I’m back from Montreal with an overwhelming to-do list. Regular ALPS readers may have noticed that in recent years I haven’t been writing here as much; that’s partially due to free-riding on Simon and Chad, who do an excellent job; part because I don’t teach undergraduate students anymore; and part because I’m busier than I’ve ever been. I’ve promised Simon that I’ll start posting more, and so here’s an initial effort: unpacking the excellent roundtable discussion on early career instructors at ISA 2023: why we are remiss as a profession in providing support, and some tools and considerations for changing that.

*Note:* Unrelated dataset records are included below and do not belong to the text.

<file path="src/rtl/mux_nx1_rr.sv">
// mux_nx1_rr: N-channel, W-bit registered channel-merge mux.
// A single output register stage uses a valid/ready handshake. The grant
// comes either from an external select (mode=0) or from a round-robin scan
// that starts at a rotating pointer (mode=1).
// Optional build macro MUX_RR_PARITY_EN adds the registered even-parity
// output f_par.

// Per-channel lane: passes the channel word when granted, zero otherwise,
// so the top can OR-combine all lanes into the selected word.
module mux_nx1_rr_lane #(
    parameter int W = 8
) (
    input  logic [W-1:0] d,
    input  logic         en,
    output logic [W-1:0] q
);

    assign q = en ? d : '0;

endmodule

module mux_nx1_rr #(
    parameter  int N     = 4,
    parameter  int W     = 8,
    localparam int SEL_W = $clog2(N)
) (
    input  logic             clk,
    input  logic             rst,
    input  logic [N*W-1:0]   x,
    input  logic [N-1:0]     x_valid,
    output logic [N-1:0]     x_ready,
    input  logic             mode,
    input  logic [SEL_W-1:0] s,
    output logic [W-1:0]     f,
    output logic [SEL_W-1:0] f_ch,
    output logic             f_valid,
`ifdef MUX_RR_PARITY_EN
    output logic             f_par,
`endif
    input  logic             f_ready
);

    localparam logic [SEL_W-1:0] LAST = SEL_W'(N - 1);

    if (N < 2 || N > 16) begin : g_bad_n
        $error("mux_nx1_rr: N must be in 2..16");
    end

    logic                 ld;       // output stage can take a beat this cycle
    logic [SEL_W-1:0]     ptr;      // round-robin scan start
    logic                 fix_vld;
    logic                 rr_vld;
    logic [SEL_W-1:0]     rr_gnt;
    logic                 gnt_vld;
    logic [SEL_W-1:0]     gnt;
    logic [N-1:0]         gnt_oh;
    logic                 xfer;
    logic [N-1:0][W-1:0]  lane_q;
    logic [W-1:0]         gnt_data;

    assign ld = !f_valid || f_ready;

    // Fixed select: s only grants when it names an existing, valid channel.
    // Comparing against each index keeps s>=N from indexing out of range.
    always_comb begin
        fix_vld = 1'b0;
        for (int i = 0; i < N; i++) begin
            if (s == SEL_W'(i) && x_valid[i])
                fix_vld = 1'b1;
        end
    end

    // Round-robin scan: the first valid channel at ptr, ptr+1, ... wins.
    // The wrap is modulo N. The loop runs from the far end back to ptr, so
    // the closest hit is the one written last.
    always_comb begin
        int j;
        j      = 0;
        rr_vld = 1'b0;
        rr_gnt = '0;
        for (int k = N - 1; k >= 0; k--) begin
            j = int'(ptr) + k;
            if (j >= N)
                j = j - N;
            if (x_valid[j]) begin
                rr_vld = 1'b1;
                rr_gnt = SEL_W'(j);
            end
        end
    end

    // Mode picks the grant source.
    always_comb begin
        gnt_vld = mode ? rr_vld : fix_vld;
        gnt     = mode ? rr_gnt : s;
    end

    // One-hot grant vector; it drives both the lane enables and x_ready.
    always_comb begin
        gnt_oh = '0;
        for (int i = 0; i < N; i++)
            gnt_oh[i] = gnt_vld && (gnt == SEL_W'(i));
    end

    // x_ready is held low during reset and whenever the output stage is stalled.
    assign x_ready = (ld && !rst) ? gnt_oh : '0;
    assign xfer    = gnt_vld && ld;

    for (genvar g = 0; g < N; g++) begin : g_lane
        mux_nx1_rr_lane #(.W(W)) u_lane (
            .d  (x[g*W +: W]),
            .en (gnt_oh[g]),
            .q  (lane_q[g])
        );
    end

    // OR-combine the gated lanes into the granted word.
    always_comb begin
        gnt_data = '0;
        for (int i = 0; i < N; i++)
            gnt_data = gnt_data | lane_q[i];
    end

    // The scan pointer moves past the winner only on round-robin transfers.
    always_ff @(posedge clk or posedge rst) begin
        if (rst)
            ptr <= '0;
        else if (xfer && mode)
            ptr <= (gnt == LAST) ? '0 : gnt + 1'b1;
    end

    // Output stage: load on transfer, drain on pop, and hold otherwise.
    always_ff @(posedge clk or posedge rst) begin
        if (rst) begin
            f       <= '0;
            f_ch    <= '0;
            f_valid <= 1'b0;
        end else if (xfer) begin
            f       <= gnt_data;
            f_ch    <= gnt;
            f_valid <= 1'b1;
        end else if (f_ready) begin
            f_valid <= 1'b0;
        end
    end

`ifdef MUX_RR_PARITY_EN
    // Parity travels with f and uses the same load/hold rules.
    always_ff @(posedge clk or posedge rst) begin
        if (rst)
            f_par <= 1'b0;
        else if (xfer)
            f_par <= ^gnt_data;
    end
`endif

endmodule

</file>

I co-chaired the roundtable with Michael Murphy of Queens University–and if you aren’t reading his work, you should. He is the one who coined the ‘early career instructor’ moniker, an important way of considering the needs of those who are first starting out teaching. As a profession, we generally do a terrible job of preparing our ECIs for the classroom. With some exceptions, graduate students are rarely actively encouraged and supported in pursuing opportunities related to teaching: in general, such opportunities impose some kind of cost to pursue, in time, money, or reputation. Many have shared that they are either actively discouraged from spending any time on learning to teach, and that they are told their career will suffer if they are perceived as caring too much about teaching.

Let’s talk about the problems with this practice.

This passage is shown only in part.